UPDATE: Resizing down from the original loses texture. It’s a real problem for this kind of stuff. Here’s a tight crop:

patexture.jpg

I’m not quite sure what the best medium is for this image. Perhaps stretched canvas.

An image hunting for a concept

Sometimes, just sometimes, I create an image that screams out stock to me but fails to provide any further indication of why that might be the case. This is one of those images.

cavehandcode.jpg

I mean, what is the concept there? Sure there’s some kind of juxtaposition thing going on. There’s surprise perhaps. Maybe even something clever in terms of mixing/blending contexts. But what does it all mean?

It no longer screams out to me but is, instead, constantly whispering …… stock ….. stock …… but I just can’t see it.

New gallery image – Unforgiven

I’ve uploaded a new digital interpretation to the digital gallery.

It’s always someone in some kind of shed

Here’s an interesting article from Wired Magazine on the new work by film maker Darren Aronofsky. The film, titled The Fountain, started on a relatively big budget which then had to be dramatically downsized. This, and other reasons, encouraged Aronofsky to seek out new ways of delivering the kinds of special effects demanded by modern Sci-Fi audiences. The following starts at the bottom of page 3 of the article:

…Aronofsky’s team discovered the work of Peter Parks, a marine biologist and photographer who lives in a 400-year-old cowshed west of London. Parks and his son run a home f/x shop based on a device they call the microzoom optical bench. Bristling with digital and film cameras, lenses, and Victorian prisms, their contraption can magnify a microliter of water up to 500,000 times or fill an Imax screen with the period at the end of this sentence. Into water they sprinkle yeast, dyes, solvents, and baby oil, along with other ingredients they decline to divulge. The secret of Parks’ technique is an odd law of fluid dynamics: The less fluid you have, the more it behaves like a solid. The upshot is that Parks can make a dash of curry powder cascading toward the lens look like an onslaught of flaming meteorites. “When these images are projected on a big screen, you feel like you’re looking at infinity,” he says. “That’s because the same forces at work in the water – gravitational effects, settlement, refractive indices – are happening in outer space.
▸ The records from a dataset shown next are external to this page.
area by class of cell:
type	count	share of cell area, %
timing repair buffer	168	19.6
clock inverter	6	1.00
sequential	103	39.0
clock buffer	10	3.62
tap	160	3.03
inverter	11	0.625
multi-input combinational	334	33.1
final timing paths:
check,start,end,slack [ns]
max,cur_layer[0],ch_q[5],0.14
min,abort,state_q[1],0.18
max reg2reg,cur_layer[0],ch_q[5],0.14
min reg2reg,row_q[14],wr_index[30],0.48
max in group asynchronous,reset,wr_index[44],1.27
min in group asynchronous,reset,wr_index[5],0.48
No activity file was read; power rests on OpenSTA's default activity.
==> src/rtl/lc3_mem_ctrl_if.sv <==
// lc3_mem_ctrl_if: datapath, memory, keyboard and display signals of lc3_mem_ctrl; master drives requests/responses, slave is the controller
interface lc3_mem_ctrl_if;
  logic [15:0] bus_in;
  logic        ld_mar;
  logic        ld_mdr;
  logic        mio_en;
  logic        r_w;
  logic [15:0] mdr;
  logic        ready;
  logic        err;
  logic        mem_req;
  logic        mem_we;
  logic [15:0] mem_addr;
  logic [15:0] mem_wdata;
  logic [15:0] mem_rdata;
  logic        mem_ack;
  logic        kb_valid;
  logic [7:0]  kb_data;
  logic        ddr_valid;
  logic [7:0]  ddr_data;
  logic        ddr_ack;
  modport master (
    output bus_in, ld_mar, ld_mdr, mio_en, r_w, mem_rdata, mem_ack, kb_valid, kb_data, ddr_ack,
    input  mdr, ready, err, mem_req, mem_we, mem_addr, mem_wdata, ddr_valid, ddr_data
  );
  modport slave (
    input  bus_in, ld_mar, ld_mdr, mio_en, r_w, mem_rdata, mem_ack, kb_valid, kb_data, ddr_ack,
    output mdr, ready, err, mem_req, mem_we, mem_addr, mem_wdata, ddr_valid, ddr_data
  );
endinterface

==> src/rtl/lc3_mem_ctrl.sv <==
// lc3_mem_ctrl: LC-3 MAR/MDR access controller decoding MAR to memory (req/ack) or KBSR/KBDR/DSR/DDR; ports clk, rst, bus (lc3_mem_ctrl_if.slave)
module lc3_mem_ctrl #(
  parameter int WAIT_MAX = 255
) (
  input logic           clk,
  input logic           rst,
  lc3_mem_ctrl_if.slave bus
);
  localparam int CW = $clog2(WAIT_MAX + 1);
  typedef enum logic [1:0] {IDLE, MEM, IOW, DONE} state_t;
  state_t        state_q, state_d;
  logic [15:0]   mar_q, mar_d, mdr_q, mdr_d, mem_addr_q, mem_addr_d, mem_wdata_q, mem_wdata_d;
  logic [CW-1:0] cnt_q, cnt_d;
  logic          rw_q, rw_d, ready_q, ready_d, err_q, err_d, mem_req_q, mem_req_d, mem_we_q, mem_we_d;
  logic          ddr_valid_q, ddr_valid_d, kb_full_q, kb_full_d;
  logic [7:0]    ddr_data_q, ddr_data_d, kbdr_q, kbdr_d;
  logic          is_io, ddr_busy, ddr_wr, kbdr_rd, kb_load, timeout;
  logic [1:0]    sel;
  always_comb begin
    state_d     = state_q;
    mar_d       = mar_q;
    mdr_d       = mdr_q;
    rw_d        = rw_q;
    cnt_d       = cnt_q;
    ready_d     = 1'b0;
    err_d       = 1'b0;
    mem_req_d   = mem_req_q;
    mem_we_d    = mem_we_q;
    mem_addr_d  = mem_addr_q;
    mem_wdata_d = mem_wdata_q;
    ddr_wr      = 1'b0;
    kbdr_rd     = 1'b0;
    sel         = mar_q[2:1];
    is_io       = mar_q[15:3] == 13'h1FC0 && !mar_q[0];
    // an acknowledge on this edge frees the display, so a write here still lands
    ddr_busy    = ddr_valid_q & ~bus.ddr_ack;
    timeout     = cnt_q == CW'(WAIT_MAX - 1);
    case (state_q)
      IDLE: begin
        mar_d = bus.ld_mar ? bus.bus_in : mar_q;
        mdr_d = bus.ld_mdr && !bus.mio_en ? bus.bus_in : mdr_q;
        if (bus.mio_en) begin
          rw_d  = bus.r_w;
          cnt_d = '0;
          if (!is_io) begin
            state_d     = MEM;
            mem_req_d   = 1'b1;
            mem_we_d    = bus.r_w;
            mem_addr_d  = mar_q;
            mem_wdata_d = mdr_q;
          end else if (bus.r_w && sel == 2'd3 && ddr_busy) begin
            state_d = IOW;
          end else begin
            state_d = DONE;
            ready_d = 1'b1;
            ddr_wr  = bus.r_w && sel == 2'd3;
            kbdr_rd = !bus.r_w && sel == 2'd1;
            if (!bus.r_w)
              mdr_d = sel == 2'd0 ? {kb_full_q, 15'b0} :
                      sel == 2'd1 ? {8'h00, kbdr_q} :
                      sel == 2'd2 ? {~ddr_valid_q, 15'b0} : 16'h0000;
          end
        end
      end
      MEM: begin
        cnt_d = cnt_q + 1'b1;
        if (bus.mem_ack || timeout) begin
          state_d   = DONE;
          ready_d   = 1'b1;
          err_d     = !bus.mem_ack;
          mem_req_d = 1'b0;
          mem_we_d  = 1'b0;
          mdr_d     = rw_q ? mdr_q : bus.mem_ack ? bus.mem_rdata : 16'h0000;
        end
      end
      IOW: begin
        cnt_d = cnt_q + 1'b1;
        if (!ddr_busy || timeout) begin
          state_d = DONE;
          ready_d = 1'b1;
          err_d   = ddr_busy;
          ddr_wr  = !ddr_busy;
        end
      end
      DONE: state_d = IDLE;
    endcase
    ddr_valid_d = ddr_wr | (ddr_valid_q & ~bus.ddr_ack);
    ddr_data_d  = ddr_wr ? mdr_q[7:0] : ddr_data_q;
    // a KBDR read frees the buffer on the same edge, so a simultaneous strobe is accepted
    kb_load     = bus.kb_valid & (~kb_full_q | kbdr_rd);
    kbdr_d      = kb_load ? bus.kb_data : kbdr_q;
    kb_full_d   = kb_load | (kb_full_q & ~kbdr_rd);
  end
  always_ff @(posedge clk) begin
    if (rst) begin
      state_q     <= IDLE;
      mar_q       <= '0;
      mdr_q       <= '0;
      rw_q        <= 1'b0;
      cnt_q       <= '0;
      ready_q     <= 1'b0;
      err_q       <= 1'b0;
      mem_req_q   <= 1'b0;
      mem_we_q    <= 1'b0;
      mem_addr_q  <= '0;
      mem_wdata_q <= '0;
      ddr_valid_q <= 1'b0;
      ddr_data_q  <= '0;
      kb_full_q   <= 1'b0;
      kbdr_q      <= '0;
    end else begin
      state_q     <= state_d;
      mar_q       <= mar_d;
      mdr_q       <= mdr_d;
      rw_q        <= rw_d;
      cnt_q       <= cnt_d;
      ready_q     <= ready_d;
      err_q       <= err_d;
      mem_req_q   <= mem_req_d;
      mem_we_q    <= mem_we_d;
      mem_addr_q  <= mem_addr_d;
      mem_wdata_q <= mem_wdata_d;
      ddr_valid_q <= ddr_valid_d;
      ddr_data_q  <= ddr_data_d;
      kb_full_q   <= kb_full_d;
      kbdr_q      <= kbdr_d;
    end
  end
  assign bus.mdr       = mdr_q;
  assign bus.ready     = ready_q;
  assign bus.err       = err_q;
  assign bus.mem_req   = mem_req_q;
  assign bus.mem_we    = mem_we_q;
  assign bus.mem_addr  = mem_addr_q;
  assign bus.mem_wdata = mem_wdata_q;
  assign bus.ddr_valid = ddr_valid_q;
  assign bus.ddr_data  = ddr_data_q;
endmodule

==> src/flat_wrapper.sv <==
// flat-port wrapper written by rule: the top's interface ports become plain ports
module lc3_mem_ctrl_flat 
#(
  parameter int WAIT_MAX = 255
)
  (clk, rst, bus_bus_in, bus_ld_mar, bus_ld_mdr, bus_mio_en, bus_r_w, bus_mem_rdata, bus_mem_ack, bus_kb_valid, bus_kb_data, bus_ddr_ack, bus_mdr, bus_ready, bus_err, bus_mem_req, bus_mem_we, bus_mem_addr, bus_mem_wdata, bus_ddr_valid, bus_ddr_data);
  lc3_mem_ctrl_if bus_i ();
  input logic clk;
  input logic rst;
  input wire logic [$bits(bus_i.bus_in)-1:0] bus_bus_in;
  input wire logic [$bits(bus_i.ld_mar)-1:0] bus_ld_mar;
  input wire logic [$bits(bus_i.ld_mdr)-1:0] bus_ld_mdr;
  input wire logic [$bits(bus_i.mio_en)-1:0] bus_mio_en;
  input wire logic [$bits(bus_i.r_w)-1:0] bus_r_w;
  input wire logic [$bits(bus_i.mem_rdata)-1:0] bus_mem_rdata;
  input wire logic [$bits(bus_i.mem_ack)-1:0] bus_mem_ack;
  input wire logic [$bits(bus_i.kb_valid)-1:0] bus_kb_valid;
  input wire logic [$bits(bus_i.kb_data)-1:0] bus_kb_data;
  input wire logic [$bits(bus_i.ddr_ack)-1:0] bus_ddr_ack;
  output wire logic [$bits(bus_i.mdr)-1:0] bus_mdr;
  output wire logic [$bits(bus_i.ready)-1:0] bus_ready;
  output wire logic [$bits(bus_i.err)-1:0] bus_err;
  output wire logic [$bits(bus_i.mem_req)-1:0] bus_mem_req;
  output wire logic [$bits(bus_i.mem_we)-1:0] bus_mem_we;
  output wire logic [$bits(bus_i.mem_addr)-1:0] bus_mem_addr;
  output wire logic [$bits(bus_i.mem_wdata)-1:0] bus_mem_wdata;
  output wire logic [$bits(bus_i.ddr_valid)-1:0] bus_ddr_valid;
  output wire logic [$bits(bus_i.ddr_data)-1:0] bus_ddr_data;
  assign bus_i.bus_in = bus_bus_in;
  assign bus_i.ld_mar = bus_ld_mar;
  assign bus_i.ld_mdr = bus_ld_mdr;
  assign bus_i.mio_en = bus_mio_en;
  assign bus_i.r_w = bus_r_w;
  assign bus_i.mem_rdata = bus_mem_rdata;
  assign bus_i.mem_ack = bus_mem_ack;
  assign bus_i.kb_valid = bus_kb_valid;
  assign bus_i.kb_data = bus_kb_data;
  assign bus_i.ddr_ack = bus_ddr_ack;
  assign bus_mdr = bus_i.mdr;
  assign bus_ready = bus_i.ready;
  assign bus_err = bus_i.err;
  assign bus_mem_req = bus_i.mem_req;
  assign bus_mem_we = bus_i.mem_we;
  assign bus_mem_addr = bus_i.mem_addr;
  assign bus_mem_wdata = bus_i.mem_wdata;
  assign bus_ddr_valid = bus_i.ddr_valid;
  assign bus_ddr_data = bus_i.ddr_data;
  lc3_mem_ctrl #(.WAIT_MAX(WAIT_MAX)) u_core (.clk(clk), .rst(rst), .bus(bus_i));
endmodule
==> config.mk <==
export PLATFORM = sky130hd
export DESIGN_NAME = lc3_mem_ctrl_flat
export DESIGN_NICKNAME = d
export VERILOG_FILES = /design/src/rtl/lc3_mem_ctrl_if.sv /design/src/rtl/lc3_mem_ctrl.sv /design/src/flat_wrapper.sv
export SDC_FILE = /design/constraint.sdc
export NUM_CORES = 1
export LEC_CHECK = 0
export ABC_AREA = 1
export CORE_ASPECT_RATIO = 0.75
export CORE_MARGIN = 10
export CORE_UTILIZATION = 40
export DETAILED_ROUTE_END_ITERATION = 10
export GPL_ROUTABILITY_DRIVEN = 0
export PLACE_DENSITY_LB_ADDON = 0.08
export SLEW_MARGIN = 20
export SYNTH_ARGS = -nofsm -noshare
export SYNTH_HDL_FRONTEND = slang
export SYNTH_SLANG_ARGS = --single-unit
==> constraint.sdc <==
create_clock -name clk -period 3.1 [get_ports clk]
set_input_delay 0.93 -clock clk [delete_from_list [all_inputs] [get_ports clk]]
set_output_delay 0.93 -clock clk [all_outputs]
set_load 0.01 [all_outputs]
==> results of run 1 <==
[cells in the mapped netlist]
cell type  instances
nand4_1           12
a211oi_1           1
ha_1               6
xor2_1             1
nand3_1           80
nand3_4            1
a31oi_1            1
nor2_4             1
nand2_2            2
dfxtp_1           97
o21ai_1            2
buf_2             13
xnor2_1            1
a21oi_1          101
buf_6              3
o21ai_4            1
nand2_1          155
inv_2              1
clkbuf_1          16
or2_2              1
o21ai_0           23
nor4_1             1
o31ai_1            1
nor3b_1            3
inv_1             54
nor3_1             3
nor2_2             2
nor2_1            79
buf_4              5
o21ai_2            1
nand3_2            1
nand2_4            1
o22ai_1            1
buf_1              6
or2_1              1
[registers in the layout (all words and copies together), names as in the netlist]
| name | flops |
|---|---|
| u_core.bus.ddr_valid | 1 |
| u_core.kbdr_q | 8 |
| u_core.bus.mem_we | 1 |
| u_core.kb_full_q | 1 |
| u_core.state_q | 2 |
| u_core.bus.mdr | 16 |
| u_core.mar_q | 16 |
| u_core.bus.err | 1 |
| u_core.cnt_q | 8 |
| u_core.rw_q | 1 |
| u_core.bus.ready | 1 |
| u_core.bus.mem_req | 1 |
| u_core.bus.mem_addr | 16 |
| u_core.bus.ddr_data | 8 |
| u_core.bus.mem_wdata | 16 |
[critical path, stage by stage]
cell and delay (ns):
clkdlybuf4s50_1 0.73, nand2_1 0.10, inv_1 0.11, buf_4 0.18, nand4_1 0.14, nand2_2 0.31, nand3_1 0.13, nand2_1 0.09
nor2_1 0.04
[metal layers]
| metal | GRT usage, % | share of wire, % |
|---|---|---|
| met4 | 4.84 | 1.8 |
| met5 | 0 | 0 |
| met3 | 4.89 | 7.5 |
| met1 | 23.6 | 47 |
| met2 | 26.8 | 44 |
[where the power goes]
group | internal (mW) | leakage, nW | total, mW | switching (mW)
Clock | 0.707 | 0.148 | 1.19 | 0.487
Combinational | 0.866 | 1.56 | 2.09 | 1.22
Sequential | 1.53 | 0.795 | 1.79 | 0.252
Total | 3.11 | 2.51 | 5.07 | 1.96
[layout make-up]
class	instances	area [µm²]	share of cell area, %
clock inverters	6	92.6	1.52
multi-input cells	483	2260	37.1
flip-flops and latches	97	1940	31.9
inverters	55	206	3.39
clock buffers	9	225	3.70
well taps	140	175	2.88
repair buffers	120	1190	19.5
[cells in the final DEF (no fill, tap or decap), types with 10 or more instances in the layout]
master	n
a21oi_1	101
nor2_1	79
nand3_1	80
clkdlybuf4s50_1	109
o21ai_0	23
inv_1	54
nand4_1	12
dfxtp_1	97
nand2_1	155
buf_4	10
[worst max path at each step]
stage,startpoint,end,slack [ns],cells past startpoint
floorplan,bus_r_w,u_core.kbdr_q[1],1.11,8
global placement,bus_mio_en,u_core.bus.ddr_data[5],0.26,9
detailed placement,bus_mio_en,u_core.bus.ddr_data[4],0.19,9
CTS,bus_mio_en,u_core.bus.ddr_data[4],0.56,9
global route,bus_mio_en,u_core.bus.mdr[2],0.35,10
finish,bus_mio_en,u_core.bus.ddr_data[4],0.56,9
[cell families after synthesis]
kind of cell / count (synthesis) / synth area share (%)
adder cells (fa/ha/maj): 6 / 1.62
AND/OR/NAND/NOR: 343 / 32.1
XOR/XNOR: 2 / 0.379
AO/OA/AOI/OAI: 132 / 14.8
flip-flops: 97 / 42.0
buffers and inverters: 98 / 9.19
[metrics by stage]
step	setup slack (ns)	utilization [%]	instance area [µm²]
global route	0.348	54.8	6090
CTS	0.564	54.8	6090
global placement	0.264	52.0	5770
floorplan	1.11	-	4630
finish	0.560	54.8	6090
detailed placement	0.193	52.0	5770
==> out/summary.txt, run 1 <==
Antenna Cells: 0
# fillers: 1057
crit path kind: in -> reg
fin cells: 910
Tcrit/Tclk final: 81.9%
Slew Limit Fails: 0
H-tree depth: 3
yosys warns: 0
area share of the largest cell type after synthesis: 42.0%
mapped cell area: 4630 µm²
Synth Area per Inst: 6.83 µm²
TritonCTS Buffers: 9
WP data arrival: 2.78 ns
#FFs+latches synth: 97
crit end category: flip-flop
cell taking the most area after synthesis: dfxtp_1
Synth Instances: 678
Overall Power: 5.07 mW
Data required, critical path: 3.34 ns
area grow syn2layout: 31.5%
r2r startpoint: u_core.mar_q[13]
clock root buffer: clkbuf_16
Min-Delay Path Class: reg -> reg
layout cells sized above 1: 4.94%
CTS tree: yes
Hold Crit Start: u_core.bus.mem_wdata[3]
FF-to-FF End: u_core.kbdr_q[5]
vias in the first global route: 4498
Final Hold Fails: 0
Slew @ Worst Pin: 0.587 ns
worst skew pair latency: 0.34 ns
flop2flop setup slack: 0.85 ns
Clk pin slew, worst setup/hold paths: 0.07 ns
syn_nets: 733
unrepaired setup endpoints after global routing: no
Global Route Usage Sum: 17.5%
Pre-antenna DRT Iters: 6
final hold slack: 0.464 ns
die area: 16300 µm²
Avg Vias per Cell: 5.13
Initial Utilization: 41.7%
# IOs: 110
Crit Path Max Fanout: 17
CTS Buffer Depth: 2
sequential area share after synthesis: 42.0%
Highest Clock Rate: 394 MHz
Lkg Pwr: 2.51 nW
cell total after placement: 895
Worst VDD drop: 335 µV
port buffer count: 109
Layout Nets: 821
# resized after CTS: 0
largest net degree at the start of global routing: 36
antenna violations before repair: 0
wire length per cell: 15.7 µm
Synth area leaders: dfxtp_1, nand2_1, a21oi_1, nand3_1, nor2_1
overall routed net length: 14.3 mm
setup total negative slack: 0 ns
Hold Path End: u_core.bus.mem_wdata[3]
chip width: 144 µm
Antenna Nets Post-Route: 0
Slew HR: 60.7%
die height: 113 µm
hold path depth: 2
FF-to-FF path depth: 9
Max Cap Viol: 0
CP Launch Type: input port
Setup Viol. Count Final: 0
post-synthesis cell type count: 35
HPWL after detailed placement: 10.9 mm
outcome: complete, no violations
CTS Sinks: 97
Pwr Density: 832 nW/µm²
Clock Skew: 0.00659 ns
DRT iter0 DRCs: 466
drc violations: 0
core box area: 11100 µm²
global-route wire length before repair: 23.4 mm
remaining global-route overflow: 0
min Tclk post-route: 2.54 ns
hold buffers post-CTS: 0
Site Rows: 33
Post-CTS Setup Inserts: 0
via count: 4664
Power figures use the tool's default switching activity.
==> run 2, diff against run 1 <==
==> constraint.sdc (replaced) <==
create_clock -name clk -period 2.4 [get_ports clk]
set_input_delay 0.72 -clock clk [delete_from_list [all_inputs] [get_ports clk]]
set_output_delay 0.72 -clock clk [all_outputs]
set_load 0.01 [all_outputs]
==> run 2 against run 1 <==
Net effect: routed wire length rose by 2.9%; cell count grew 1.6%; total power rose by 31%; hold slack got worse by 0.0015 ns; non-clock buffer count is 14 higher; global-route usage grew 0.39 points; die area stayed put; cell area up 2.2%.
==> out/summary.txt, run 2 (same netlist as run 1, synthesis figures left out) <==
Highest Clock Rate: 467 MHz
outcome: complete, no violations
remaining global-route overflow: 0
Global Route Usage Sum: 17.9%
final worst slack: 0.260 ns
Pre-antenna DRT Iters: 5
Hold Path End: u_core.bus.mem_addr[6]
global-route wire length before repair: 23.8 mm
FF-to-FF End: u_core.bus.mem_wdata[13]
DRT iter0 DRCs: 425
multi-input logic area: 2260 µm²
family with the most delay on the worst path: buffers and inverters
chip width: 144 µm
Tcrit/Tclk final: 89.2%
Setup Viol. Count Final: 0
Clk pin slew, worst setup/hold paths: 0.07 ns
core box area: 11100 µm²
Antenna Nets Post-Route: 0
die height: 113 µm
Slew Limit Fails: 0
crit end category: output port
TritonCTS Buffers: 9
Initial Utilization: 41.7%
crit path kind: reg -> out
wire length per cell: 15.9 µm
Min-Delay Path Class: reg -> reg
Slew HR: 64.5%
flop2flop setup slack: 0.39 ns
Post-CTS Setup Inserts: 0
delay of the slowest critical-path stage: 0.60 ns
setup total negative slack: 0 ns
Clock Skew: 0.00744 ns
# fillers: 1082
WP data arrival: 1.42 ns
Pwr Density: 1070 nW/µm²
hold path depth: 2
Antenna Cells: 0
Lkg Pwr: 2.59 nW
CP Launch Type: flip-flop
port buffer count: 109
Hold Crit Start: u_core.bus.mem_addr[6]
HPWL after detailed placement: 11.2 mm
number of buffers and inverters on the critical path: 1
CTS Sinks: 97
r2r startpoint: u_core.mar_q[5]
Overall Power: 6.63 mW
Final Util: 56.0%
final hold slack: 0.462 ns
hold buffers post-CTS: 0
Max Cap Viol: 0
CTS tree: yes
storage element area: 1940 µm²
commonest non-fill, non-tap cell in the layout: nand2_1
area grow syn2layout: 34.5%
Site Rows: 33
FF-to-FF path depth: 7
Slew @ Worst Pin: 0.530 ns
CTS Buffer Depth: 2
die area: 16300 µm²
Data required, critical path: 1.68 ns
Final Hold Fails: 0
# IOs: 110
drc violations: 0
Avg Vias per Cell: 5.13
largest net degree at the start of global routing: 36
H-tree depth: 3
antenna violations before repair: 0
vias in the first global route: 4570
crit-path cells: clkdlybuf4s50_1
# resized after CTS: 0
Worst VDD drop: 432 µV
clock root buffer: clkbuf_16
unrepaired setup endpoints after global routing: no
Crit Path Max Fanout: 4
min Tclk post-route: 2.14 ns
Layout Nets: 835
overall routed net length: 14.7 mm
via count: 4747
worst skew pair latency: 0.35 ns
pre-CTS setup slack: 0.129 ns
most frequent cells in the layout: nand2_1, clkdlybuf4s50_1, a21oi_1
critical path's slowest cell: clkdlybuf4s50_1
layout cells sized above 1: 6.75%
[run 2: changes by cell type in the layout (fill, tap and decap cells not counted)]
| cell | before | now |
|---|---|---|
| clkinvlp_4 | 2 | 1 |
| buf_4 | 10 | 21 |
| bufinv_16 | 2 | 1 |
| clkbuf_8 | 0 | 1 |
| buf_12 | 1 | 4 |
| inv_6 | 1 | 3 |
[run 2: where the power goes]
group	switching, mW	leakage, nW	internal (mW)
Sequential	0.313	0.795	1.98
Clock	0.667	0.150	0.850
Combinational	1.62	1.65	1.20
Total	2.60	2.59	4.03
[run 2: worst max-delay path by stage]
stage	start	endpoint	slack [ns]	depth (start not counted)
6_report	u_core.bus.mdr[0]	bus_mdr[0]	0.26	1
5_1_grt	u_core.mar_q[5]	u_core.bus.mem_addr[7]	0.17	7
4_1_cts	u_core.bus.mdr[1]	bus_mdr[1]	0.25	1
3_5_place_dp	bus_mio_en	u_core.bus.mdr[1]	0.13	9
3_3_place_gp	bus_mio_en	u_core.bus.mdr[6]	0.16	9
2_1_floorplan	bus_r_w	u_core.kbdr_q[1]	0.62	8
[run 2: final cells by class]
class                   instances  area share (%)
repair buffers                134            21.3
multi-input cells             483            36.3
clock inverters                 6            1.17
well taps                     140            2.81
inverters                      55            3.32
clock buffers                  10            3.84
flip-flops and latches         97            31.2
[run 2: metrics by stage]
stage | cell area (µm²) | cells
after global placement | 5910 | 909
after global routing | 6220 | 925
after CTS | 6220 | 925
after floorplan | 4630 | 678
after detailed placement | 5910 | 909
final | 6220 | 925
[run 2: layer usage]
| metal | part of all wire (%) | vias up | global-route usage, % |
|---|---|---|---|
| li1 | - | 2415 | - |
| met1 | 48 | 2173 | 24.6 |
| met2 | 43 | 143 | 27.1 |
| met3 | 6.8 | 16 | 4.81 |
| met4 | 1.3 | 0 | 4.30 |
| met5 | 0 | - | 0 |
The microzoom optical bench furnished Aronofsky’s film with something neither a computer nor an old-fashioned matte painter could deliver – chaos, in all its ultra high-definition fractal glory. “The CGI guys have ultimate control over everything they do,” Parks says. “They can repeat shots over and over and get everything to end up exactly where they want it. But they’re forever seeking the ability to randomize, so that they’re not limited by their imaginations. I’m incapable of faithfully repeating anything, but I can go on producing chaos until the cows come home.”